(LifeSiteNews) — A Texas county on Monday passed a new ordinance designed to protect its preborn residents, prohibiting surgical and chemical abortions and banning individuals from assisting pregnant mothers travel for an abortion.
On Monday, the Lubbock County Commissioners Court passed an ordinance declaring the county a “Sanctuary County for the Unborn,” the Lubbock Avalanche Journal reported.
Lubbock City already passed a measure establishing itself as a “sanctuary” for the unborn in 2021. The new measure will apply to the county’s unincorporated areas.
The measure, which passed by a 3-0 vote with two abstentions, took effect immediately and prohibits “abortion, abortion-inducing drugs and travel for abortion” in the county, the outlet reported. One of the commissioners who abstained from voting petitioned to delay the vote until March, but the motion failed 3-2.
With over 300,000 residents, the west Texas county close to the border of radically pro-abortion New Mexico is now the largest in the state to impose a ban on abortion-related travel.
Goliad, Mitchell and Cochran counties have also implemented similar measures.

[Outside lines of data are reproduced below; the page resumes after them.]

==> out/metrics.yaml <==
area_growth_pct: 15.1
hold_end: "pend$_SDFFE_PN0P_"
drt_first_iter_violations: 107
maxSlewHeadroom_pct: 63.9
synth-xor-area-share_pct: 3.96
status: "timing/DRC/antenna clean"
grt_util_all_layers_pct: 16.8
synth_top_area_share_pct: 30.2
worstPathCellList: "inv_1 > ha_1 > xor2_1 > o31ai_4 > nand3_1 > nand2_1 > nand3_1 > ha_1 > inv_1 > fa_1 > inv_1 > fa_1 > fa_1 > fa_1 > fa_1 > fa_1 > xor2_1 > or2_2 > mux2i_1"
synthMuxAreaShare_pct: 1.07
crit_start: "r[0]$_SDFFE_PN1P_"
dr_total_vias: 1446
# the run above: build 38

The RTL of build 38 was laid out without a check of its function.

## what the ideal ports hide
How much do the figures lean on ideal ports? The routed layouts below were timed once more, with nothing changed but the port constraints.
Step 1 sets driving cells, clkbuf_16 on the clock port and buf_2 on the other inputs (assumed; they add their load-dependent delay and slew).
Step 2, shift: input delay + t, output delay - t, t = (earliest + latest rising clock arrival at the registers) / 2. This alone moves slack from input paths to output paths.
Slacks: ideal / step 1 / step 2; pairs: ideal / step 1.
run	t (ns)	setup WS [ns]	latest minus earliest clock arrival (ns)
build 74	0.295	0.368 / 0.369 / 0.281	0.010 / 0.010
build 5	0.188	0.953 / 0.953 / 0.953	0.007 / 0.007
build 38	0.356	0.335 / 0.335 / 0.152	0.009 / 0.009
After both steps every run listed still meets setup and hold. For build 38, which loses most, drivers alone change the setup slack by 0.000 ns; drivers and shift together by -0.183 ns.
Context: an optimization exercise on an open-source flow, tuned for small area. The choices shown serve that exercise and are no tape-out recipe. No functional check of the RTL was part of any run shown here. No activity file was given, so power comes from the tool's default toggle rates.

### flow/design.v
module sequencer(
    input  logic CLK100MHZ,
    input  logic rst,
    input  logic BTNU, BTND, BTNL, BTNR, BTNC, CPU_RESETN,
    input  logic SW15,SW14,SW13,SW12,SW11,SW10,SW9,SW8,SW7,SW6,SW5,SW4,SW3,SW2,SW1,SW0,
    output logic [15:0] LED,
    output logic LED16_R,
    output logic LED17_R, LED17_G, LED17_B,
    output logic [7:0] AN,
    output logic DP,CG,CF,CE,CD,CC,CB,CA,
    output logic AUD_PWM,
    output logic AUD_SD
);
localparam logic PLAY = 1'b0, STOP = 1'b1;
localparam logic [1:0] STEP = 2'd0, SETTING_NAME = 2'd1, SETTING_VALUE = 2'd2;
localparam logic [2:0] SIGNAL = 3'd5, NOTE = 3'd6;
localparam logic[7:0] A_SSEG = 8'h77, B_SSEG = 8'h7C, C_SSEG = 8'h39, D_SSEG = 8'h5E,
                      E_SSEG = 8'h79, F_SSEG = 8'h71, G_SSEG = 8'h3D, H_SSEG = 8'h76,
                      I_SSEG = 8'h30, K_SSEG = 8'h75, N_SSEG = 8'h37, L_SSEG = 8'h38,
                      O_SSEG = 8'h3F, P_SSEG = 8'h73, Q_SSEG = 8'h6F, R_SSEG = 8'h33,
                      S_SSEG = 8'h6D, T_SSEG = 8'h78, U_SSEG = 8'h3E, V_SSEG = 8'h3E,
                      Y_SSEG = 8'h6E, DP_SSEG = 8'h80;
localparam logic[7:0] ZERO_SSEG = 8'h3F, ONE_SSEG = 8'h06, TWO_SSEG = 8'h5B, THREE_SSEG = 8'h4F,
                      FOUR_SSEG = 8'h66, FIVE_SSEG = 8'h6D, SIX_SSEG = 8'h7D, SEVEN_SSEG = 8'h07,
                      EIGHT_SSEG = 8'h7F, NINE_SSEG = 8'h6F;
logic meta, reset;
always_ff @(posedge CLK100MHZ) begin
  meta  <= rst;
  reset <= rst | meta;
end
logic [7:0] refresh;
wire [7:0] refreshInc;
ha_chain #(8) u_refresh(.a(refresh), .ci(1'b1), .s(refreshInc), .co());
always_ff @(posedge CLK100MHZ)
  if (rst) refresh <= 8'd0;
  else     refresh <= refreshInc;
wire tick0 = (refresh[3:0] == 4'd0);    
wire tick9 = (refresh[3:0] == 4'd9);    
wire [5:0] btn_in = {CPU_RESETN, BTNC, BTNR, BTNL, BTND, BTNU};
logic [5:0] db;
logic [1:0] wcnt [0:5];
logic [5:0] dn;
logic [5:0] pulse;
genvar gb;
generate
  for (gb = 0; gb < 6; gb = gb + 1) begin : g_btn
    wire d  = (btn_in[gb] ^ db[gb]) & ~rst;
    wire c1 = wcnt[gb][1];
    wire c0 = wcnt[gb][0];
    always_ff @(posedge CLK100MHZ) begin
      wcnt[gb][1] <= d & (c1 ^ (tick0 & c0));
      wcnt[gb][0] <= d & (~(c1 | c0) | (c0 ^ tick0));
      db[gb]      <= ~rst & (db[gb] ^ (d & tick0 & c1 & c0));
    end
    always_ff @(posedge CLK100MHZ)
      if (tick0) dn[gb] <= ~db[gb];
    assign pulse[gb] = db[gb] & dn[gb] & tick9;
  end
endgenerate
wire UP = pulse[0], DOWN = pulse[1], LEFT = pulse[2], RIGHT = pulse[3];
wire CENTER = pulse[4], RESET = pulse[5];
logic playState, playStateNext;
always_ff @(posedge CLK100MHZ) begin
  if (rst) begin
    playState     <= STOP;
    playStateNext <= STOP;
    LED16_R       <= 1'b1;
  end
  else begin
    playState <= RESET ? STOP : playStateNext;
    if (CENTER) playStateNext <= ~playState;
    LED16_R <= playState;
  end
end
wire playing = (playState == PLAY);
localparam logic [11:0] TEMPO_LAST = 12'd105;     
localparam logic [11:0] TEMPO_2    = 12'd2;       
localparam logic [12:0] BLINK_LAST = 13'd5664;    
logic [11:0] tempoCnt;
logic [12:0] blinkCnt;
wire tempoTick  = (tempoCnt == TEMPO_LAST);
wire tempoTick3 = (tempoCnt == TEMPO_2);    
wire blinkTick  = (blinkCnt == BLINK_LAST);
always_ff @(posedge CLK100MHZ) begin
  if (reset || tempoTick) tempoCnt <= 12'd0;
  else tempoCnt <= {tempoCnt[10:0], ~(tempoCnt[11] ^ tempoCnt[5] ^ tempoCnt[3] ^ tempoCnt[0])};
  if (reset || blinkTick) blinkCnt <= 13'd0;
  else blinkCnt <= {blinkCnt[11:0], ~(blinkCnt[12] ^ blinkCnt[2])};
end
logic [3:0] audioStepState;
wire [3:0] audioStepInc;
ha_chain #(4) u_astep(.a(audioStepState), .ci(tempoTick & playing), .s(audioStepInc), .co());
always_ff @(posedge CLK100MHZ)
  if (rst) audioStepState <= 4'd0;
  else     audioStepState <= audioStepInc;
logic [3:0] menuStepState;
logic [2:0] menuHorizontalState;
logic [1:0] menuVerticalState;
logic [15:0] sigArr;      
wire inValue = (menuVerticalState == SETTING_VALUE);
logic [4:0] curNote;      
wire noteWr = inValue && (menuHorizontalState == NOTE) && (LEFT ^ RIGHT);
wire [4:0] noteT = curNote ^ {5{~RIGHT}};
wire [4:0] noteU;
ha_chain #(5) u_note(.a(noteT), .ci(1'b1), .s(noteU), .co());
wire [4:0] noteNew = noteU ^ {5{~RIGHT}};
wire inStep = (menuVerticalState == STEP);
wire stepDec = inStep & LEFT;
wire [3:0] stepT = menuStepState ^ {4{stepDec}};
wire [3:0] stepU;
ha_chain #(4) u_step(.a(stepT), .ci(inStep & (LEFT | RIGHT)), .s(stepU), .co());
wire [3:0] stepNext = stepU ^ {4{stepDec}};
wire sigTgl = inValue && (menuHorizontalState == SIGNAL) && (UP ^ DOWN);
always_ff @(posedge CLK100MHZ) begin
  if (rst) begin
    menuStepState       <= 4'd0;
    menuHorizontalState <= NOTE;
    menuVerticalState   <= STEP;
  end
  else begin
    menuStepState <= stepNext;
    case (menuVerticalState)
      STEP: begin
        if (DOWN) menuVerticalState <= SETTING_NAME;
      end
      SETTING_NAME: begin
        if (DOWN)    menuVerticalState <= SETTING_VALUE;
        else if (UP) menuVerticalState <= STEP;
        if (RIGHT)     menuHorizontalState <= (menuHorizontalState == 3'd6) ? 3'd0 : menuHorizontalState + 3'd1;
        else if (LEFT) menuHorizontalState <= (menuHorizontalState == 3'd0) ? 3'd6 : menuHorizontalState - 3'd1;
      end
      default: begin
        if (UP) menuVerticalState <= SETTING_NAME;
      end
    endcase
  end
end
genvar gs;
generate
  for (gs = 0; gs < 16; gs = gs + 1) begin : g_step
    always_ff @(posedge CLK100MHZ)
      if (rst) sigArr[gs] <= gs[0];
      else if (sigTgl && (4'd15 - menuStepState) == gs) sigArr[gs] <= ~sigArr[gs];
  end
endgenerate
logic [4:0] ring [0:15];
logic curNoteValid;
logic ringClr;
logic [4:0] audNote;
wire [3:0] ringStep = refresh[3:0];
wire hitM = (ringStep == menuStepState);
wire hitA = (ringStep == audioStepState);
wire [4:0] ringOut = ringClr ? 5'd3 : ring[0];
wire ownM = hitM & curNoteValid;
wire [4:0] ringIn = ownM ? (noteWr ? noteNew : curNote) : ringOut;
wire stepMove = inStep & (LEFT | RIGHT);
always_ff @(posedge CLK100MHZ) begin
  for (int k = 0; k < 15; k = k + 1) ring[k] <= ring[k+1];
  ring[15] <= ringIn;
end
always_ff @(posedge CLK100MHZ) begin
  if (rst) begin
    ringClr      <= 1'b1;
    curNote      <= 5'd3;
    curNoteValid <= 1'b1;
    audNote      <= 5'd3;
  end
  else begin
    if (ringStep == 4'd15) ringClr <= 1'b0;
    if (noteWr) curNote <= noteNew;
    else if (hitM & ~curNoteValid) curNote <= ringOut;
    if (stepMove) curNoteValid <= 1'b0;
    else if (hitM) curNoteValid <= 1'b1;
    if (hitA) audNote <= ringIn;
    else if (noteWr && menuStepState == audioStepState) audNote <= noteNew;
  end
end
logic [3:0] dispHi;
logic [4:0] dispLo;
always_ff @(posedge CLK100MHZ) begin
  if (rst) begin
    dispHi <= 4'd0;
    dispLo <= 5'd0;
  end
  else begin
    case (menuVerticalState)
      STEP: begin
        dispHi <= 4'd15;
        dispLo <= {1'b1, menuStepState};
      end
      SETTING_NAME: begin
        dispHi <= {1'b1, menuHorizontalState};
        dispLo <= 5'd0;
      end
      default: begin
        if (menuHorizontalState == NOTE) begin
          if (curNote < 5'd12) dispLo <= curNote + 5'd1;
        end
        else if (menuHorizontalState == SIGNAL)
          dispLo <= sigArr[menuStepState] ? 5'd14 : 5'd13;
      end
    endcase
  end
end
function automatic logic [7:0] hiSeg(input logic [3:0] c, input logic [1:0] p);
  hiSeg = 8'h00;
  if ({c, p} == 6'd32) hiSeg = 8'h80;
  else if ({c, p} == 6'd33) hiSeg = 8'h38;
  else if ({c, p} == 6'd34) hiSeg = 8'h3F;
  else if ({c, p} == 6'd35) hiSeg = 8'h3E;
  else if ({c, p} == 6'd36) hiSeg = 8'h75;
  else if ({c, p} == 6'd37) hiSeg = 8'h78;
  else if ({c, p} == 6'd38) hiSeg = 8'h78;
  else if ({c, p} == 6'd39) hiSeg = 8'h77;
  else if ({c, p} == 6'd40) hiSeg = 8'h6E;
  else if ({c, p} == 6'd41) hiSeg = 8'h39;
  else if ({c, p} == 6'd42) hiSeg = 8'h79;
  else if ({c, p} == 6'd43) hiSeg = 8'h5E;
  else if ({c, p} == 6'd44) hiSeg = 8'h80;
  else if ({c, p} == 6'd45) hiSeg = 8'h6D;
  else if ({c, p} == 6'd46) hiSeg = 8'h3E;
  else if ({c, p} == 6'd47) hiSeg = 8'h6D;
  else if ({c, p} == 6'd48) hiSeg = 8'h80;
  else if ({c, p} == 6'd49) hiSeg = 8'h38;
  else if ({c, p} == 6'd50) hiSeg = 8'h79;
  else if ({c, p} == 6'd51) hiSeg = 8'h33;
  else if ({c, p} == 6'd52) hiSeg = 8'h80;
  else if ({c, p} == 6'd53) hiSeg = 8'h3D;
  else if ({c, p} == 6'd54) hiSeg = 8'h30;
  else if ({c, p} == 6'd55) hiSeg = 8'h6D;
  else if ({c, p} == 6'd56) hiSeg = 8'h79;
  else if ({c, p} == 6'd57) hiSeg = 8'h78;
  else if ({c, p} == 6'd58) hiSeg = 8'h3F;
  else if ({c, p} == 6'd59) hiSeg = 8'h37;
  else if ({c, p} == 6'd60) hiSeg = 8'h73;
  else if ({c, p} == 6'd61) hiSeg = 8'h79;
  else if ({c, p} == 6'd62) hiSeg = 8'h78;
  else if ({c, p} == 6'd63) hiSeg = 8'h6D;
endfunction
function automatic logic [7:0] loSeg(input logic [4:0] c, input logic [1:0] p);
  loSeg = 8'h00;
  if ({c, p} == 7'd7) loSeg = 8'h77;
  else if ({c, p} == 7'd8) loSeg = 8'h73;
  else if ({c, p} == 7'd9) loSeg = 8'h76;
  else if ({c, p} == 7'd10) loSeg = 8'h6D;
  else if ({c, p} == 7'd11) loSeg = 8'h77;
  else if ({c, p} == 7'd15) loSeg = 8'h7C;
  else if ({c, p} == 7'd19) loSeg = 8'h39;
  else if ({c, p} == 7'd20) loSeg = 8'h73;
  else if ({c, p} == 7'd21) loSeg = 8'h76;
  else if ({c, p} == 7'd22) loSeg = 8'h6D;
  else if ({c, p} == 7'd23) loSeg = 8'h39;
  else if ({c, p} == 7'd27) loSeg = 8'h5E;
  else if ({c, p} == 7'd28) loSeg = 8'h73;
  else if ({c, p} == 7'd29) loSeg = 8'h76;
  else if ({c, p} == 7'd30) loSeg = 8'h6D;
  else if ({c, p} == 7'd31) loSeg = 8'h5E;
  else if ({c, p} == 7'd35) loSeg = 8'h79;
  else if ({c, p} == 7'd39) loSeg = 8'h71;
  else if ({c, p} == 7'd40) loSeg = 8'h73;
  else if ({c, p} == 7'd41) loSeg = 8'h76;
  else if ({c, p} == 7'd42) loSeg = 8'h6D;
  else if ({c, p} == 7'd43) loSeg = 8'h71;
  else if ({c, p} == 7'd47) loSeg = 8'h3D;
  else if ({c, p} == 7'd48) loSeg = 8'h73;
  else if ({c, p} == 7'd49) loSeg = 8'h76;
  else if ({c, p} == 7'd50) loSeg = 8'h6D;
  else if ({c, p} == 7'd51) loSeg = 8'h3D;
  else if ({c, p} == 7'd53) loSeg = 8'h37;
  else if ({c, p} == 7'd54) loSeg = 8'h30;
  else if ({c, p} == 7'd55) loSeg = 8'h6D;
  else if ({c, p} == 7'd57) loSeg = 8'h33;
  else if ({c, p} == 7'd58) loSeg = 8'h6F;
  else if ({c, p} == 7'd59) loSeg = 8'h6D;
  else if ({c, p} == 7'd64) loSeg = 8'h06;
  else if ({c, p} == 7'd65) loSeg = 8'h80;
  else if ({c, p} == 7'd66) loSeg = 8'h80;
  else if ({c, p} == 7'd67) loSeg = 8'h80;
  else if ({c, p} == 7'd68) loSeg = 8'h5B;
  else if ({c, p} == 7'd69) loSeg = 8'h80;
  else if ({c, p} == 7'd70) loSeg = 8'h80;
  else if ({c, p} == 7'd71) loSeg = 8'h80;
  else if ({c, p} == 7'd72) loSeg = 8'h4F;
  else if ({c, p} == 7'd73) loSeg = 8'h80;
  else if ({c, p} == 7'd74) loSeg = 8'h80;
  else if ({c, p} == 7'd75) loSeg = 8'h80;
  else if ({c, p} == 7'd76) loSeg = 8'h66;
  else if ({c, p} == 7'd77) loSeg = 8'h80;
  else if ({c, p} == 7'd78) loSeg = 8'h80;
  else if ({c, p} == 7'd79) loSeg = 8'h80;
  else if ({c, p} == 7'd80) loSeg = 8'h6D;
  else if ({c, p} == 7'd81) loSeg = 8'h80;
  else if ({c, p} == 7'd82) loSeg = 8'h80;
  else if ({c, p} == 7'd83) loSeg = 8'h80;
  else if ({c, p} == 7'd84) loSeg = 8'h7D;
  else if ({c, p} == 7'd85) loSeg = 8'h80;
  else if ({c, p} == 7'd86) loSeg = 8'h80;
  else if ({c, p} == 7'd87) loSeg = 8'h80;
  else if ({c, p} == 7'd88) loSeg = 8'h07;
  else if ({c, p} == 7'd89) loSeg = 8'h80;
  else if ({c, p} == 7'd90) loSeg = 8'h80;
  else if ({c, p} == 7'd91) loSeg = 8'h80;
  else if ({c, p} == 7'd92) loSeg = 8'h7F;
  else if ({c, p} == 7'd93) loSeg = 8'h80;
  else if ({c, p} == 7'd94) loSeg = 8'h80;
  else if ({c, p} == 7'd95) loSeg = 8'h80;
  else if ({c, p} == 7'd96) loSeg = 8'h6F;
  else if ({c, p} == 7'd97) loSeg = 8'h80;
  else if ({c, p} == 7'd98) loSeg = 8'h80;
  else if ({c, p} == 7'd99) loSeg = 8'h80;
  else if ({c, p} == 7'd100) loSeg = 8'h3F;
  else if ({c, p} == 7'd101) loSeg = 8'h06;
  else if ({c, p} == 7'd102) loSeg = 8'h80;
  else if ({c, p} == 7'd103) loSeg = 8'h80;
  else if ({c, p} == 7'd104) loSeg = 8'h06;
  else if ({c, p} == 7'd105) loSeg = 8'h06;
  else if ({c, p} == 7'd106) loSeg = 8'h80;
  else if ({c, p} == 7'd107) loSeg = 8'h80;
  else if ({c, p} == 7'd108) loSeg = 8'h5B;
  else if ({c, p} == 7'd109) loSeg = 8'h06;
  else if ({c, p} == 7'd110) loSeg = 8'h80;
  else if ({c, p} == 7'd111) loSeg = 8'h80;
  else if ({c, p} == 7'd112) loSeg = 8'h4F;
  else if ({c, p} == 7'd113) loSeg = 8'h06;
  else if ({c, p} == 7'd114) loSeg = 8'h80;
  else if ({c, p} == 7'd115) loSeg = 8'h80;
  else if ({c, p} == 7'd116) loSeg = 8'h66;
  else if ({c, p} == 7'd117) loSeg = 8'h06;
  else if ({c, p} == 7'd118) loSeg = 8'h80;
  else if ({c, p} == 7'd119) loSeg = 8'h80;
  else if ({c, p} == 7'd120) loSeg = 8'h6D;
  else if ({c, p} == 7'd121) loSeg = 8'h06;
  else if ({c, p} == 7'd122) loSeg = 8'h80;
  else if ({c, p} == 7'd123) loSeg = 8'h80;
  else if ({c, p} == 7'd124) loSeg = 8'h7D;
  else if ({c, p} == 7'd125) loSeg = 8'h06;
  else if ({c, p} == 7'd126) loSeg = 8'h80;
  else if ({c, p} == 7'd127) loSeg = 8'h80;
endfunction
logic [2:0] sel;
logic [7:0] seg;
assign sel = refresh[7:5];
assign seg = sel[2] ? hiSeg(dispHi, sel[1:0]) : loSeg(dispLo, sel[1:0]);
assign AN = ~(8'd1 << sel);
assign {DP,CG,CF,CE,CD,CC,CB,CA} = ~seg;
always_ff @(posedge CLK100MHZ)
  LED <= {SW15,SW14,SW13,SW12,SW11,SW10,SW9,SW8,SW7,SW6,SW5,SW4,SW3,SW2,SW1,SW0};
always_ff @(posedge CLK100MHZ) begin
  if (rst) begin
    LED17_R <= 1'b0;
    LED17_G <= 1'b0;
    LED17_B <= 1'b0;
  end
  else if (blinkTick) begin
    if (playing) begin
      LED17_R <= ~LED17_G;
      LED17_G <= ~LED17_B;
      LED17_B <= LED17_G;
    end
    else begin
      LED17_R <= 1'b0;
      LED17_G <= 1'b0;
      LED17_B <= 1'b0;
    end
  end
end
function automatic logic [18:0] fccwOf(input logic [3:0] c);
  fccwOf = 19'd0;
  if (c == 4'd0) fccwOf = 19'd4724;
  else if (c == 4'd1) fccwOf = 19'd5005;
  else if (c == 4'd2) fccwOf = 19'd5303;
  else if (c == 4'd3) fccwOf = 19'd5618;
  else if (c == 4'd4) fccwOf = 19'd5952;
  else if (c == 4'd5) fccwOf = 19'd6306;
  else if (c == 4'd6) fccwOf = 19'd6681;
  else if (c == 4'd7) fccwOf = 19'd7079;
  else if (c == 4'd8) fccwOf = 19'd7500;
  else if (c == 4'd9) fccwOf = 19'd7946;
  else if (c == 4'd10) fccwOf = 19'd8418;
  else if (c == 4'd11) fccwOf = 19'd8919;
  else if (c == 4'd15) fccwOf = 19'd514724;
endfunction
logic [3:0] fcode;       
logic [3:0] fcodeLag;    
always_ff @(posedge CLK100MHZ) begin
  if (rst) begin
    fcode    <= 4'd14;
    fcodeLag <= 4'd14;
  end
  else begin
    if (tempoTick)
      fcode <= LED[4'd15 - audioStepState] ? ((audNote < 5'd12) ? audNote[3:0] : 4'd12) : 4'd15;
    if (tempoTick3)
      fcodeLag <= fcode;
  end
end
wire soundOn = ~(fcode[3] & fcode[2] & fcode[1]);
logic [18:0] phaseLo;
logic [10:0] phaseHi;
logic phaseCy;
wire [18:0] phaseLoSum;
wire [10:0] phaseHiSum;
wire phaseLoCo;
fa_chain #(19) u_phlo(.a(phaseLo), .b(fccwOf(fcodeLag)), .ci(1'b0), .s(phaseLoSum), .co(phaseLoCo));
ha_chain #(11) u_phhi(.a(phaseHi), .ci(phaseCy), .s(phaseHiSum), .co());
always_ff @(posedge CLK100MHZ) begin
  phaseCy <= phaseLoCo;
  if (reset) begin
    phaseLo <= 19'd0;
    phaseHi <= 11'd0;
  end
  else begin
    phaseLo <= phaseLoSum;
    phaseHi <= phaseHiSum;
  end
end
logic [2:0] sigDly, enDly;
always_ff @(posedge CLK100MHZ) begin
  sigDly <= {sigDly[1:0], sigArr[audioStepState]};
  enDly  <= {enDly[1] , enDly[0] & ~reset, soundOn & playing};
end
function automatic logic [14:0] qsin(input logic [6:0] j);
  case (j)
    7'd0: qsin = 15'd0;
    7'd1: qsin = 15'd706;
    7'd2: qsin = 15'd1413;
    7'd3: qsin = 15'd2119;
    7'd4: qsin = 15'd2823;
    7'd5: qsin = 15'd3525;
    7'd6: qsin = 15'd4225;
    7'd7: qsin = 15'd4923;
    7'd8: qsin = 15'd5618;
    7'd9: qsin = 15'd6310;
    7'd10: qsin = 15'd6997;
    7'd11: qsin = 15'd7681;
    7'd12: qsin = 15'd8360;
    7'd13: qsin = 15'd9034;
    7'd14: qsin = 15'd9702;
    7'd15: qsin = 15'd10364;
    7'd16: qsin = 15'd11021;
    7'd17: qsin = 15'd11670;
    7'd18: qsin = 15'd12313;
    7'd19: qsin = 15'd12948;
    7'd20: qsin = 15'd13576;
    7'd21: qsin = 15'd14195;
    7'd22: qsin = 15'd14806;
    7'd23: qsin = 15'd15408;
    7'd24: qsin = 15'd16000;
    7'd25: qsin = 15'd16583;
    7'd26: qsin = 15'd17156;
    7'd27: qsin = 15'd17718;
    7'd28: qsin = 15'd18270;
    7'd29: qsin = 15'd18811;
    7'd30: qsin = 15'd19341;
    7'd31: qsin = 15'd19858;
    7'd32: qsin = 15'd20364;
    7'd33: qsin = 15'd20858;
    7'd34: qsin = 15'd21338;
    7'd35: qsin = 15'd21807;
    7'd36: qsin = 15'd22262;
    7'd37: qsin = 15'd22704;
    7'd38: qsin = 15'd23132;
    7'd39: qsin = 15'd23546;
    7'd40: qsin = 15'd23946;
    7'd41: qsin = 15'd24331;
    7'd42: qsin = 15'd24702;
    7'd43: qsin = 15'd25058;
    7'd44: qsin = 15'd25399;
    7'd45: qsin = 15'd25724;
    7'd46: qsin = 15'd26034;
    7'd47: qsin = 15'd26329;
    7'd48: qsin = 15'd26608;
    7'd49: qsin = 15'd26869;
    7'd50: qsin = 15'd27116;
    7'd51: qsin = 15'd27346;
    7'd52: qsin = 15'd27559;
    7'd53: qsin = 15'd27756;
    7'd54: qsin = 15'd27936;
    7'd55: qsin = 15'd28100;
    7'd56: qsin = 15'd28246;
    7'd57: qsin = 15'd28376;
    7'd58: qsin = 15'd28487;
    7'd59: qsin = 15'd28583;
    7'd60: qsin = 15'd28661;
    7'd61: qsin = 15'd28721;
    7'd62: qsin = 15'd28765;
    7'd63: qsin = 15'd28791;
    7'd64: qsin = 15'd28799;
    default: qsin = 15'd0;
  endcase
endfunction
wire [7:0] addr = phaseHi[10:3];
wire [6:0] qidx = addr[6] ? (7'd64 - {1'b0, addr[5:0]}) : {1'b0, addr[5:0]};
wire [14:0] mag = sigDly[2] ? 15'd4394 : qsin(qidx);
wire zeroPt = ~sigDly[2] & (addr == 8'd128);
wire en = enDly[2] & ~zeroPt;
wire [15:0] dacIn = {~(en & addr[7]), en ? (mag ^ {15{addr[7]}}) : 15'd0};
logic [16:0] acc;
wire [15:0] accSum;
wire accCo;
fa_chain #(16) u_acc(.a(acc[15:0]), .b(dacIn), .ci(1'b0), .s(accSum), .co(accCo));
always_ff @(posedge CLK100MHZ)
  if (reset) acc <= 17'd0;
  else       acc <= {accCo, accSum};
assign AUD_PWM = acc[16];
assign AUD_SD  = 1'b1;
endmodule
module ha_chain #(parameter W = 8) (
  input  logic [W-1:0] a,
  input  logic ci,
  output logic [W-1:0] s,
  output logic co
);
  logic [W:0] c;
  assign c[0] = ci;
  genvar i;
  generate
    for (i = 0; i < W; i = i + 1) begin : g
      assign s[i]   = a[i] ^ c[i];
      assign c[i+1] = a[i] & c[i];
    end
  endgenerate
  assign co = c[W];
endmodule
module fa_chain #(parameter W = 8) (
  input  logic [W-1:0] a,
  input  logic [W-1:0] b,
  input  logic ci,
  output logic [W-1:0] s,
  output logic co
);
  logic [W:0] c;
  assign c[0] = ci;
  genvar i;
  generate
    for (i = 0; i < W; i = i + 1) begin : g
      assign s[i]   = a[i] ^ b[i] ^ c[i];
      assign c[i+1] = (a[i] & b[i]) | (c[i] & (a[i] ^ b[i]));
    end
  endgenerate
  assign co = c[W];
endmodule
### flow/run.sh
#!/bin/bash
# synth_recipe.tcl (not shown) runs the flow's synth.tcl, then flattens the netlist and writes it again
# the make line also repeats each setting of config.mk as NAME=value (left out here)
make -C /OpenROAD-flow-scripts/flow DESIGN_CONFIG=/design/flow/config.mk WORK_HOME=/design/flow/orfs CLKGATE_MAP_FILE= SYNTH_SCRIPT=/design/flow/synth_recipe.tcl finish
### flow/config.mk
export PLATFORM = sky130hd
export DESIGN_NAME = sequencer
export DESIGN_NICKNAME = sequencer
export VERILOG_FILES = /design/flow/design.v
export SDC_FILE = /design/flow/constraint.sdc
export NUM_CORES = 4
export LEC_CHECK = 0
export ABC_AREA = 1
export CAP_MARGIN = 20
export CORE_AREA = 10 10 190 190
export CTS_BUF_LIST = sky130_fd_sc_hd__clkbuf_4
export DIE_AREA = 0 0 200 200
export SLEW_MARGIN = 20
### flow/constraint.sdc
create_clock -name core_clock -period 10.0 [get_ports {CLK100MHZ}]
set_input_delay 2.0000 -clock core_clock [delete_from_list [all_inputs] [get_ports {CLK100MHZ}]]
set_output_delay 2.0000 -clock core_clock [all_outputs]
set_load 0.01 [all_outputs]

Under the new ordinance, which was crafted in part by Jonathan Mitchell, the same pro-life attorney who helped create Texas’ heartbeat ban before the rollback of Roe v. Wade by the U.S. Supreme Court, citizens are empowered to sue individuals who help pregnant moms abort their babies within the county or who use the county’s roads to assist a woman in the procurement of an abortion.
The Lubbock Avalanche Journal noted that the abortion-seeking women themselves will not be subject to lawsuits under the ordinance.
Speaking to the more than 100 people who attended the meeting, Texas pastor and pro-life advocate Mark Lee Dickson compared ending abortion with the abolition of historic slavery and said he looks forward to “the day (when), coast to coast, abortion is considered a great moral, social and political wrong and is outlawed in every single state.”
READ: ‘We’re outlawing the murder of innocent children’: Founder of Sanctuary Cities for the Unborn
The Guardian noted that the ordinance, and similar ones passed in three other Texas counties, were conceived by Dickson along with Mitchell in an effort to put an end to abortion trafficking.
The reality of abortion trafficking, or abortion “tourism,” has become a new battleground for pro-life advocates to tackle after the landmark Dobbs v. Jackson Women’s Health Organization, in which many states have enacted laws to protect the unborn and many other states have moved in the opposite direction.
The patchwork nature of the laws has set up a dynamic in which pregnant mothers in pro-life states seeking to kill their preborn children might opt to travel across state borders in order to commit the abortion.
In the Southwest, Texas and New Mexico provide a stark representation of the conflict between pro-abortion and pro-life states.
READ: New Mexico abortion center sets ‘starting goal’ of killing 75 babies per week
The Lone Star State has implemented some of the most robust protections for the preborn in the country, prohibiting all abortions except if the mother suffers from a “life-threatening physical condition.” Pro-lifers point out that the deliberate killing of a preborn baby is never medically necessary.
Meanwhile, abortion is legal in neighboring New Mexico with no gestational limits, mandatory waiting periods, or requirements for parental notification.
In April, New Mexico’s far-left Democratic Gov. Michelle Lujan Grisham reinforced the state’s radical pro-abortion stance by signing a law codifying legal protections to kill babies in the womb and commit mutilating transgender surgeries. The measure enshrines a previous executive action by Gov. Lujan Grisham to establish New Mexico as a sanctuary for abortion in opposition to laws recently passed in pro-life states.